Specifically, the parameters are permuted over all possible combinations. So, for example, if two model names and three variable names were listed and all other parameters had only one element, six calculations would be generated and executed. There is no limit to the number of permutations.
Note
You can also call the main script interactively within an IPython
session via %run /path/to/your/main.py
or, from the command
line, run the script and then start an interactive IPython session
via ipython -i /path/to/your/main.py
.
Or you can call aospy.submit_mult_calcs()
directly within
an interactive session.
As the calculations are performed, logging information will be printed to the terminal displaying their progress.
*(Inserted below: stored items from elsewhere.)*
`config.mk`:
```
export PLATFORM = sky130hd
export DESIGN_NAME = resv_wb_bcast
export DESIGN_NICKNAME = d
export VERILOG_FILES = /design/src/rtl/resv_wb_bcast_pkg.sv /design/src/rtl/resv_wb_fifo.sv /design/src/rtl/resv_wb_bcast.sv
export SDC_FILE = /design/constraint.sdc
export NUM_CORES = 1
export LEC_CHECK = 0
export CAP_MARGIN = 20
export CORE_MARGIN = 2
export CORE_UTILIZATION = 35
export DETAILED_ROUTE_END_ITERATION = 10
export GPL_TIMING_DRIVEN = 1
export HOLD_SLACK_MARGIN = 0.1
export PLACE_DENSITY = 0.52
export SETUP_SLACK_MARGIN = 0.15
export SLEW_MARGIN = 0
export SYNTH_ARGS = -nofsm -noshare
export SYNTH_HDL_FRONTEND = slang
export SYNTH_SLANG_ARGS = --single-unit
```
`constraint.sdc`:
```
create_clock -name clk -period 2.6 [get_ports clk]
set_input_delay 0.39 -clock clk [delete_from_list [all_inputs] [get_ports clk]]
set_output_delay 0.39 -clock clk [all_outputs]
set_load 0.01 [all_outputs]
```
### src/rtl/deinterleaver_pkg.sv
// Shared constants, read-FSM state type and reference vectors for the 802.16 QPSK
// block deinterleaver (N_CBPS = 192, 16 columns x 12 rows).
package deinterleaver_pkg;

  localparam int N_CBPS = 192;
  localparam int N_COL  = 16;
  localparam int N_ROW  = N_CBPS / N_COL;

  typedef enum logic [0:0] {
    IDLE = 1'b0,
    READ = 1'b1
  } rd_state_t;

  // Reference block: interleaved input and expected FEC-domain output, both MSB first
  localparam logic [N_CBPS-1:0] TV_IN  = 192'h4B047DFA42F2A5D5F61C021A5851E9A309A24FD58086BD1E;
  localparam logic [N_CBPS-1:0] TV_OUT = 192'h2833E48D392026D5B6DC5E4AF47ADD29494B6C89151348CA;

endpackage

### src/rtl/deint_addr_gen.sv
// Write-side address generator: converts arrival position j into bank address
// k = N_COL*(j mod N_ROW) + floor(j/N_ROW) using row/column counters.
module deint_addr_gen #(
  parameter int N_CBPS = deinterleaver_pkg::N_CBPS,
  parameter int N_COL  = deinterleaver_pkg::N_COL,
  parameter int ADDR_W = $clog2(deinterleaver_pkg::N_CBPS)
) (
  input  logic              clk,
  input  logic              rst_n,
  input  logic              in_valid,
  output logic [ADDR_W-1:0] wr_addr,
  output logic              wr_last
);
  import deinterleaver_pkg::*;

  localparam int ROWS  = N_CBPS / N_COL;
  localparam int ROW_W = $clog2(ROWS);
  localparam int COL_W = $clog2(N_COL);

  logic [ROW_W-1:0] row_r;
  logic [COL_W-1:0] col_r;
  logic             row_end_s;
  logic             col_end_s;

  assign row_end_s = (row_r == ROW_W'(ROWS - 1));
  assign col_end_s = (col_r == COL_W'(N_COL - 1));

  // Row steps on every accepted bit; column steps when the row wraps. Gaps hold both.
  always_ff @(posedge clk or negedge rst_n) begin
    if (!rst_n) begin
      row_r <= '0;
      col_r <= '0;
    end else if (in_valid) begin
      if (row_end_s) begin
        row_r <= '0;
        col_r <= col_end_s ? '0 : col_r + 1'b1;
      end else begin
        row_r <= row_r + 1'b1;
      end
    end
  end

  assign wr_addr = ADDR_W'(N_COL) * ADDR_W'(row_r) + ADDR_W'(col_r);
  assign wr_last = in_valid & row_end_s & col_end_s;

endmodule

### src/rtl/deinterleaver_chk.sv
// Simulation checker: writing into a bank that is still FULL (and not being
// released this same cycle) would corrupt a block awaiting readout.
module deinterleaver_chk (
  input logic       clk,
  input logic       rst_n,
  input logic       in_valid,
  input logic       wr_bank,
  input logic [1:0] full,
  input logic [1:0] clr
);

  property p_no_overrun;
    @(posedge clk) disable iff (!rst_n)
      in_valid |-> (!full[wr_bank] || clr[wr_bank]);
  endproperty

  a_no_overrun: assert property (p_no_overrun);

endmodule

### src/rtl/deinterleaver.sv
// Ping-pong block deinterleaver with serial in/out and 2-cycle block latency.
// Optional feature: define DEINTERLEAVER_BLKCNT_EN to add the 8-bit blk_cnt output.
module deinterleaver #(
  parameter int N_CBPS = deinterleaver_pkg::N_CBPS,
  parameter int N_COL  = deinterleaver_pkg::N_COL
) (
  input  logic       clk_100,
  input  logic       reset_N,
  input  logic       in_valid,
  input  logic       in_bit,
  output logic       out_valid,
  output logic       out_bit,
  output logic       out_sop
`ifdef DEINTERLEAVER_BLKCNT_EN
  ,
  output logic [7:0] blk_cnt
`endif
);
  import deinterleaver_pkg::*;

  localparam int                ADDR_W    = $clog2(N_CBPS);
  localparam logic [ADDR_W-1:0] LAST_ADDR = ADDR_W'(N_CBPS - 1);

  logic [ADDR_W-1:0] wr_addr_s;
  logic              wr_last_s;
  logic              wr_bank_r;
  logic [1:0]        full_r;
  logic [1:0]        set_s;
  logic [1:0]        clr_s;
  logic [N_CBPS-1:0] bank_r [2];
  rd_state_t         state_r;
  logic              rd_bank_r;
  logic [ADDR_W-1:0] rd_addr_r;
  logic              rd_last_s;

  deint_addr_gen #(
    .N_CBPS (N_CBPS),
    .N_COL  (N_COL),
    .ADDR_W (ADDR_W)
  ) u_addr_gen (
    .clk      (clk_100),
    .rst_n    (reset_N),
    .in_valid (in_valid),
    .wr_addr  (wr_addr_s),
    .wr_last  (wr_last_s)
  );

  assign rd_last_s = (state_r == READ) && (rd_addr_r == LAST_ADDR);

  // Per-bank FULL set (block written) and clear (block fully read) requests
  always_comb begin
    set_s = 2'b00;
    clr_s = 2'b00;
    if (wr_last_s) begin
      set_s[wr_bank_r] = 1'b1;
    end else begin
      set_s = 2'b00;
    end
    if (rd_last_s) begin
      clr_s[rd_bank_r] = 1'b1;
    end else begin
      clr_s = 2'b00;
    end
  end

  // Bank storage; contents are don't-care after reset
  always_ff @(posedge clk_100) begin
    if (in_valid) begin
      bank_r[wr_bank_r][wr_addr_s] <= in_bit;
    end
  end

  // FULL flags and write-bank pointer
  always_ff @(posedge clk_100 or negedge reset_N) begin
    if (!reset_N) begin
      full_r    <= 2'b00;
      wr_bank_r <= 1'b0;
    end else begin
      full_r <= (full_r & ~clr_s) | set_s;
      if (wr_last_s) begin
        wr_bank_r <= ~wr_bank_r;
      end
    end
  end

  // Read FSM with registered serial output; rd_bank follows the write alternation
  always_ff @(posedge clk_100 or negedge reset_N) begin
    if (!reset_N) begin
      state_r   <= IDLE;
      rd_bank_r <= 1'b0;
      rd_addr_r <= '0;
      out_valid <= 1'b0;
      out_bit   <= 1'b0;
      out_sop   <= 1'b0;
    end else begin
      case (state_r)
        IDLE: begin
          out_valid <= 1'b0;
          out_bit   <= 1'b0;
          out_sop   <= 1'b0;
          rd_addr_r <= '0;
          if (full_r[rd_bank_r]) begin
            state_r <= READ;
          end else if (full_r[~rd_bank_r]) begin
            rd_bank_r <= ~rd_bank_r;
            state_r   <= READ;
          end else begin
            state_r <= IDLE;
          end
        end
        READ: begin
          out_valid <= 1'b1;
          out_bit   <= bank_r[rd_bank_r][rd_addr_r];
          out_sop   <= (rd_addr_r == '0);
          if (rd_last_s) begin
            rd_addr_r <= '0;
            rd_bank_r <= ~rd_bank_r;
            state_r   <= full_r[~rd_bank_r] ? READ : IDLE;
          end else begin
            rd_addr_r <= rd_addr_r + 1'b1;
          end
        end
        default: begin
          state_r   <= IDLE;
          rd_addr_r <= '0;
          out_valid <= 1'b0;
          out_bit   <= 1'b0;
          out_sop   <= 1'b0;
        end
      endcase
    end
  end

`ifdef DEINTERLEAVER_BLKCNT_EN
  logic eob_r;

  // Block counter steps the cycle after k=191 is presented
  always_ff @(posedge clk_100 or negedge reset_N) begin
    if (!reset_N) begin
      eob_r   <= 1'b0;
      blk_cnt <= 8'd0;
    end else begin
      eob_r <= rd_last_s;
      if (eob_r) begin
        blk_cnt <= blk_cnt + 8'd1;
      end
    end
  end
`endif

  deinterleaver_chk u_chk (
    .clk      (clk_100),
    .rst_n    (reset_N),
    .in_valid (in_valid),
    .wr_bank  (wr_bank_r),
    .full     (full_r),
    .clr      (clr_s)
  );

endmodule

### config.mk
export PLATFORM = sky130hd
export DESIGN_NAME = deinterleaver
export DESIGN_NICKNAME = d
export VERILOG_FILES = /design/src/rtl/deinterleaver_pkg.sv /design/src/rtl/deint_addr_gen.sv /design/src/rtl/deinterleaver_chk.sv /design/src/rtl/deinterleaver.sv
export SDC_FILE = /design/constraint.sdc
export NUM_CORES = 1
export LEC_CHECK = 0
export ABC_AREA = 1
export BUFFER_PORTS_ARGS = -buffer_cell sky130_fd_sc_hd__buf_2
export CAP_MARGIN = 20
export CORE_ASPECT_RATIO = 0.6
export CORE_MARGIN = 1.5
export CORE_UTILIZATION = 25
export DETAILED_ROUTE_END_ITERATION = 8
export HOLD_SLACK_MARGIN = 0.12
export PLACE_DENSITY = 0.49
export SKIP_CTS_REPAIR_TIMING = 1
export SYNTH_ARGS = -nofsm -noshare
export SYNTH_HDL_FRONTEND = slang
export SYNTH_HIERARCHICAL = 1
export SYNTH_SLANG_ARGS = --single-unit
### constraint.sdc
create_clock -name clk_100 -period 2.4 [get_ports clk_100]
set_clock_uncertainty 0.05 [all_clocks]
set_input_delay 0.24 -clock clk_100 [delete_from_list [all_inputs] [get_ports clk_100]]
set_output_delay 0.24 -clock clk_100 [all_outputs]
set_load 0.1 [all_outputs]
== Word level (Yosys, flattened, before mapping) ==
Memories as Yosys holds them, arrays and structs flattened.
Cells that the tools add are included.
Operators by class
  add/subtract/negate cells: 4
  order comparisons: 8
  equality and inequality tests: 6
  mux-type cells: 31
  bitwise logic cells: 8
  reduce and logical (&&, ||, !) cells: 7
Operators with widths (number)
  2-to-1 mux 192 bit: 1
  less-than comparator 8 x 9 -> 1 bit (second input constant): 2
  case mux 8 bit (2 select lines): 1
  2-to-1 mux 1 bit: 15
  case mux 1 bit (2 select lines): 5
  adder 4 x 1 -> 4 bit (second input constant): 2
  adder 8 x 1 -> 8 bit (second input constant): 1
  adder 8 x 4 -> 8 bit: 1
  binary-select mux 1 bit (select 8 bit): 1
  demux 1 bit (select 8 bit): 1
  equality test 4 bit (second input constant): 2
  equality test 8 bit (second input constant): 1
  >= comparator 8 x 1 -> 1 bit (second input constant): 1
  zero test 8 bit: 1
  2-to-1 mux 4 bit: 2
  2-to-1 mux 8 bit: 1
  less-than comparator 1 x 2 -> 1 bit (second input constant): 3
  logical AND 1 bit: 4
  2-to-1 mux 2 bit: 2
  != test 2 bit (second input constant): 2
  NOT 1 bit: 3
  AND reduction 3 bit: 1
  bitwise AND 1 bit: 2
  bitwise AND 2 bit: 1
  6 further kinds: 8
Word-level totals
  register bits after elaboration: 24
  RAM bits: 384
  input bits: 4
  output and inout port bits: 3
  word-level logic and storage cells: 75
  memories kept: 1
Memory list
  bank_r: words 2, bits a word 192, read ports 1, clocked after memory_dff 0, write ports 1, line deinterleaver.sv:30  | logic [N_CBPS-1:0] bank_r [2];

== Logic depth before layout (Yosys ltp) ==
  word-level depth: 8
  gate-level depth with buffers: 14
  gate-level depth less buffers: 13

== Hierarchy ==
The synthesis kept the hierarchy.
By module, submodules not included
  deinterleaver: instances 1, cells an instance 1904, area an instance 18617.9 sq um, sequential area each 11931.4 sq um
  deint_addr_gen: instances 1, cells an instance 53, area an instance 432.9 sq um, sequential area each 200.2 sq um

== Worst setup path before layout ==
Ideal clock, no wire load.
  kind: register to register
  from: reg u_addr_gen.row_r[2]
  to: mem bank_r[0][166] (enable)
  library setup time: 0.299 ns
  data arrival time: 1.409 ns
  data required time: 2.051 ns
  slack: 0.642 ns
  stages on the path, launching flop included: 7
  buffers on the path: 1
  clock period less this slack: 1.758 ns
  cell sequence: dfrtp_1 > inv_1 > nand2_1 > nor3_1 > buf_2 > nand2_1 > nor2_1
On the way
  word-level cells in the longest chain between the ends: 6
Ends and longest elaborated chain
  start: declaration: line deint_addr_gen.sv:20  | logic [ROW_W-1:0] row_r;
  start signal: assignment: line deint_addr_gen.sv:38  | row_r <= row_r + 1'b1;
  adder 8 x 4 -> 8 bit (*): line deint_addr_gen.sv:43  | assign wr_addr = ADDR_W'(N_COL) * ADDR_W'(row_r) + ADDR_W'(col_r);
  less-than comparator 8 x 9 -> 1 bit (implied by the code) / >= comparator 8 x 1 -> 1 bit (equally long branches): line deinterleaver.sv:69  | bank_r[wr_bank_r][wr_addr_s] <= in_bit;
  logical AND 1 bit (implied by the code): line deinterleaver.sv:69
  2-to-1 mux 1 bit (implied by the code): line deinterleaver.sv:69
  demux 1 bit (select 8 bit) (*): line deinterleaver.sv:69
  2-to-1 mux 192 bit (implied by the code) (*): line deinterleaver.sv:69
  end: declaration: line deinterleaver.sv:30
Every way passes the cells marked *; elsewhere a longest branch is shown, timed or not.

== Final worst setup path ==
  from: reg rd_addr_r[0]
  to: reg out_bit
On the way
  word-level cells in the longest chain between the ends: 3
Ends and longest elaborated chain
  start: declaration: line deinterleaver.sv:33  | logic [ADDR_W-1:0] rd_addr_r;
  start signal: assignment: line deinterleaver.sv:120  | rd_addr_r <= rd_addr_r + 1'b1;
  binary-select mux 1 bit (select 8 bit): line deinterleaver.sv:113  | out_bit <= bank_r[rd_bank_r][rd_addr_r];
  2-to-1 mux 1 bit (implied by the code): line deinterleaver.sv:113
  case mux 1 bit (2 select lines): line deinterleaver.sv:96  | case (state_r)
  end signal: assignment: line deinterleaver.sv:113
  end: declaration: line deinterleaver.sv:12  | output logic out_bit,
Every way passes these cells. The select of a mux whose other input is x is not followed.
A chain may end at the register's enable or synchronous reset.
Parallelized calculations¶
The calculations generated by the main script can be executed in
parallel using dask.distributed
. aospy will either automatically
set up a dask.distributed.LocalCluster
to perform the calculations,
or one can optionally specify an external distributed.Client
to delegate
the work. Otherwise, or if the user sets parallelize=False
in the
calc_exec_options
argument of aospy.submit_mult_calcs()
,
script, the calculations will be executed one-by-one.
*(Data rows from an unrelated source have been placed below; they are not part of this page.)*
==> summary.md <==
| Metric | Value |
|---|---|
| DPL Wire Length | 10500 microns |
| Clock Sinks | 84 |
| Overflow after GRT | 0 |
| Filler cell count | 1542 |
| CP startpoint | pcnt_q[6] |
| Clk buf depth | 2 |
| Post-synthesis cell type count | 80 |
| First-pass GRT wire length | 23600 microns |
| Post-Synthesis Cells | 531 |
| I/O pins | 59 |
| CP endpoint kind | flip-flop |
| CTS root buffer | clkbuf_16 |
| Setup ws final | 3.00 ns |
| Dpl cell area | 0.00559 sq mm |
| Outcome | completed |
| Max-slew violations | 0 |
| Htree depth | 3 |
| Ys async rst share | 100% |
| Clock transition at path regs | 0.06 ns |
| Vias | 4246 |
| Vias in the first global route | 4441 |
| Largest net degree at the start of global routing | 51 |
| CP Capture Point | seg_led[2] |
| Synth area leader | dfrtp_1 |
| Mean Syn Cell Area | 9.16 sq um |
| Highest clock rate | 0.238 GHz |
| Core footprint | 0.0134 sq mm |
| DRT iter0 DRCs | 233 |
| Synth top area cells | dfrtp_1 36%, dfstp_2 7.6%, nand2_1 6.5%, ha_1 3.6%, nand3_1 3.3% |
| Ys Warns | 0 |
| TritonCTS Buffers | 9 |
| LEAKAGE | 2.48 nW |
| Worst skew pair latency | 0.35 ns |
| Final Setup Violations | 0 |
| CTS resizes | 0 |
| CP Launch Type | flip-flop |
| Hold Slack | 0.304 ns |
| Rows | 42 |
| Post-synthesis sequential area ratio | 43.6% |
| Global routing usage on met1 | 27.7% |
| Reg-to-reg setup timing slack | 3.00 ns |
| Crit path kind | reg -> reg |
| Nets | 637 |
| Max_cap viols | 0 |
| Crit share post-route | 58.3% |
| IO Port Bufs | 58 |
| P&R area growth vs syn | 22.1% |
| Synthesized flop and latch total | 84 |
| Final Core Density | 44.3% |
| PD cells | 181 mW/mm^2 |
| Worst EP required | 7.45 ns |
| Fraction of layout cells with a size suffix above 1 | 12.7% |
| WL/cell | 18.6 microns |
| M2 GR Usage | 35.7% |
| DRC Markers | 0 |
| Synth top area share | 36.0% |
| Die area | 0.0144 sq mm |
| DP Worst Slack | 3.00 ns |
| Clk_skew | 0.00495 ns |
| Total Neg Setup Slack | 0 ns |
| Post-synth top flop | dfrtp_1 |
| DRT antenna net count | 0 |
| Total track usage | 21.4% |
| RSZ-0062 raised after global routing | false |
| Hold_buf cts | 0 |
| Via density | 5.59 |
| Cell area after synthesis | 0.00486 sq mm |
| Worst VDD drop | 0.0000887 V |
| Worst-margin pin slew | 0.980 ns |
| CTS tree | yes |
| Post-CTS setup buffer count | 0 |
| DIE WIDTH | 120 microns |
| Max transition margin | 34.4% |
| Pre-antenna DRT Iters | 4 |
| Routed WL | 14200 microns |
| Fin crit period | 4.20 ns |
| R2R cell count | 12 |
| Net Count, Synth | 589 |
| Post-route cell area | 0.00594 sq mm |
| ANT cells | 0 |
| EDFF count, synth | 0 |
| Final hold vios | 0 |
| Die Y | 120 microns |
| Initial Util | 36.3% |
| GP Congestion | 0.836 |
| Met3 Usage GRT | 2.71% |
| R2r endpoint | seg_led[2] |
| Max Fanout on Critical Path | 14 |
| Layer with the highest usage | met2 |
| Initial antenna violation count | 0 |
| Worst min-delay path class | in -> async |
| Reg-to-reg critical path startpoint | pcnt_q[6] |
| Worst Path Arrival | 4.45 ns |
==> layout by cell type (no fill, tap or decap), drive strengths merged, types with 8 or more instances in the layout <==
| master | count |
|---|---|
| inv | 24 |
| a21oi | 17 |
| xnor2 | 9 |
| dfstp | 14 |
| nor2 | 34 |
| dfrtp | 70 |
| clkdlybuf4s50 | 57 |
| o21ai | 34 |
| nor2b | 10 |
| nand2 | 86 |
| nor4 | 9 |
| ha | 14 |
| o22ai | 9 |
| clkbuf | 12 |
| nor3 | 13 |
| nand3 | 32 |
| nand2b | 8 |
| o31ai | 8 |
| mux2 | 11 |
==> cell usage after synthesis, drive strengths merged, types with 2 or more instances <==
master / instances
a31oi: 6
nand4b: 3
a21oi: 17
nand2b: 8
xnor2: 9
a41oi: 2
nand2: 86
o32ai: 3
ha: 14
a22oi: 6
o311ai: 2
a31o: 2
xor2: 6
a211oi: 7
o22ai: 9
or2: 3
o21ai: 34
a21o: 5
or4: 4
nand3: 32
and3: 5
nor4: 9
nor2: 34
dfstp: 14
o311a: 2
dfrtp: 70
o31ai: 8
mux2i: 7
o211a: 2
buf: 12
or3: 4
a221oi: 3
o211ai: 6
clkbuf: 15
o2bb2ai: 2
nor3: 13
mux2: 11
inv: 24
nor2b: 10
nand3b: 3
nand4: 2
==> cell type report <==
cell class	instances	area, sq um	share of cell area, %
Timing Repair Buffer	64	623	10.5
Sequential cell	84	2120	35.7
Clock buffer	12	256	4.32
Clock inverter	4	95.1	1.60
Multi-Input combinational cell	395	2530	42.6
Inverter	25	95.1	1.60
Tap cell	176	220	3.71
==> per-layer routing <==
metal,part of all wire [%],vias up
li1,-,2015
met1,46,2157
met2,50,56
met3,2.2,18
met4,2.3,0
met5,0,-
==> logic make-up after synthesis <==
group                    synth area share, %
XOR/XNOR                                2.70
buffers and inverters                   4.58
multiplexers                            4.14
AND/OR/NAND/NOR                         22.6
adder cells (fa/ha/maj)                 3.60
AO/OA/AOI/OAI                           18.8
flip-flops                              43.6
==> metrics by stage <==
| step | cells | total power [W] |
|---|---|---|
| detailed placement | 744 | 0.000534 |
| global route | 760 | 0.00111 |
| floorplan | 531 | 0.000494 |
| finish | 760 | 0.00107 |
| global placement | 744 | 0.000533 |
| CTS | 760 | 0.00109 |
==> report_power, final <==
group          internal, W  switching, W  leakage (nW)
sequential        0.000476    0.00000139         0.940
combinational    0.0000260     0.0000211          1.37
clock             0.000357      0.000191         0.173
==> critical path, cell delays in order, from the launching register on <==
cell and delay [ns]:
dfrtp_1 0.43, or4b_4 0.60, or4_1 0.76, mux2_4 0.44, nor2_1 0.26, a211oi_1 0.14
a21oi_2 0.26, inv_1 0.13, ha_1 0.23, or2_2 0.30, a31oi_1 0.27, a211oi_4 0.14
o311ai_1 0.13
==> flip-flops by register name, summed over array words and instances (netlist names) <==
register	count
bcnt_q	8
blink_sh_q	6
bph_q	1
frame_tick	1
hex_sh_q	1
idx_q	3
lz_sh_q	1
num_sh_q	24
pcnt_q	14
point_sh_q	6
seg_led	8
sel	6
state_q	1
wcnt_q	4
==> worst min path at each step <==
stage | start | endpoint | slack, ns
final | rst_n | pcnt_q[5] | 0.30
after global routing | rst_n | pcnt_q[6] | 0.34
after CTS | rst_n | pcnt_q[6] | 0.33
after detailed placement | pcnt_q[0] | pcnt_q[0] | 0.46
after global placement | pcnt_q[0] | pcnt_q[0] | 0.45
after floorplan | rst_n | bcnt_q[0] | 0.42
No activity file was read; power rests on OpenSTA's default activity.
Particularly on instititutional clusters with many cores, this parallelization yields an impressive speed-up when multiple calculations are generated.
Note
When calculations are performed in parallel, often the logging information from different calculations running simultameously end up interwoven with one another, leading to output that is confusing to follow. Work is ongoing to improve the logging output when the computations are parallelized.
Finding the output¶
aospy saves the results of all calculations as netCDF files and embeds metadata describing it within the netCDF files, in their filenames, and in the directory structure within which they are saved.
- Directory structure:
/path/to/aospy-rootdir/projname/modelname/runname/varname
- File name :
varname.intvl_out.dtype_out_time.'from_'intvl_in'_'dtype_in_time.model.run.date_range.nc
See the API Reference on aospy.Calc
for explanation of
each of these components of the path and file name.
Under the hood¶
aospy.submit_mult_calcs()
creates a aospy.CalcSuite
object that permutes over the provided lists of calculation
specifications, encoding each permutation into a
aospy.Calc
object.
The aospy.Calc
object, in turn:
- loads the required netCDF data given its simulation, variable, and date range
- (if necessary) further truncates the data in time (i.e. to the given subset of the annual cycle, and/or if the requested date range doesn’t exactly align with the time chunking of the input netCDF files)
- (if the variable is a function of other variables) executes the function that computes the calculation using this loaded and truncated data
- applies all specified temporal and regional time reductions
- writes the results (plus additional metadata) to disk as netCDF
files and appends it to its own
data_out
attribute
Note
Actually, when multiple regions and/or output time/regional
reductions are specified, these all get passed to each
aospy.Calc
object rather than being permuted
over. They are then looped over during the subsequent
calculations. This is to prevent unnecessary re-loading and
re-computing, because, for a given simulation/variable/etc., all
regions and reduction methods use the same data.
Note
Unlike aospy.Proj
, aospy.Model
,
aospy.Run
, aospy.Var
, and
aospy.Region
, these objects are not intended to be
saved in .py
files for continual re-use. Instead, they are
generated as needed, perform their desired tasks, and then go away.
See the API reference documentation for further details.